** Provided entries follows **

===== src/rv_isa_pkg.sv =====
// RV32I instruction encodings

package rv_isa_pkg;

    ////////////////////////////////////////
    // Major opcodes
    ////////////////////////////////////////

    typedef enum logic [6:0] {
        OP     = 7'b0110011,
        OP_IMM = 7'b0010011,
        LUI    = 7'b0110111,
        STORE  = 7'b0100011,
        BRANCH = 7'b1100011,
        SYSTEM = 7'b1110011
    } opcode_t;

    // Operations of the integer unit
    typedef enum logic [2:0] {
        ALU_ADD,
        ALU_SUB,
        ALU_AND,
        ALU_OR,
        ALU_XOR,
        ALU_SLT,
        ALU_SLL,
        ALU_SRL
    } alu_op_t;

    ////////////////////////////////////////
    // funct3 / funct7 fields
    ////////////////////////////////////////

    localparam logic [2:0] FUNCT3_ADD = 3'b000;
    localparam logic [2:0] FUNCT3_SLL = 3'b001;
    localparam logic [2:0] FUNCT3_SLT = 3'b010;
    localparam logic [2:0] FUNCT3_XOR = 3'b100;
    localparam logic [2:0] FUNCT3_SRL = 3'b101;
    localparam logic [2:0] FUNCT3_OR  = 3'b110;
    localparam logic [2:0] FUNCT3_AND = 3'b111;

    localparam logic [2:0] FUNCT3_BEQ = 3'b000;
    localparam logic [2:0] FUNCT3_BNE = 3'b001;
    localparam logic [2:0] FUNCT3_BLT = 3'b100;

    localparam logic [2:0] FUNCT3_SW  = 3'b010;

    localparam logic [6:0] FUNCT7_SUB = 7'b0100000;

    // SYSTEM immediates
    localparam logic [11:0] IMM_ECALL  = 12'h000;
    localparam logic [11:0] IMM_EBREAK = 12'h001;

endpackage


===== src/rv_core_pkg.sv =====
// Core widths and controller definitions

package rv_core_pkg;

    ////////////////////////////////////////
    // Widths and boot
    ////////////////////////////////////////

    localparam int XLEN   = 32;
    localparam int ILEN   = 32;
    localparam int REG_AW = 5;

    // First fetch address out of reset
    localparam logic [XLEN-1:0] BOOT_ADDR = 32'h0000_0000;

    // Controller sequence, one instruction at a time
    typedef enum logic [1:0] {
        S_FETCH,
        S_WAIT,
        S_EXEC,
        S_HALT
    } ctrl_state_t;

    ////////////////////////////////////////
    // Sticky trap status
    ////////////////////////////////////////

    localparam int STATUS_W   = 3;
    localparam int ST_ECALL   = 0;
    localparam int ST_EBREAK  = 1;
    localparam int ST_ILLEGAL = 2;

endpackage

** End of Provided entries **

Quote the listing word for word from its first line through the line in which "SYSTEM = 7'b1110011" appears.

===== src/rv_isa_pkg.sv =====
// RV32I instruction encodings

package rv_isa_pkg;

    ////////////////////////////////////////
    // Major opcodes
    ////////////////////////////////////////

    typedef enum logic [6:0] {
        OP     = 7'b0110011,
        OP_IMM = 7'b0010011,
        LUI    = 7'b0110111,
        STORE  = 7'b0100011,
        BRANCH = 7'b1100011,
        SYSTEM = 7'b1110011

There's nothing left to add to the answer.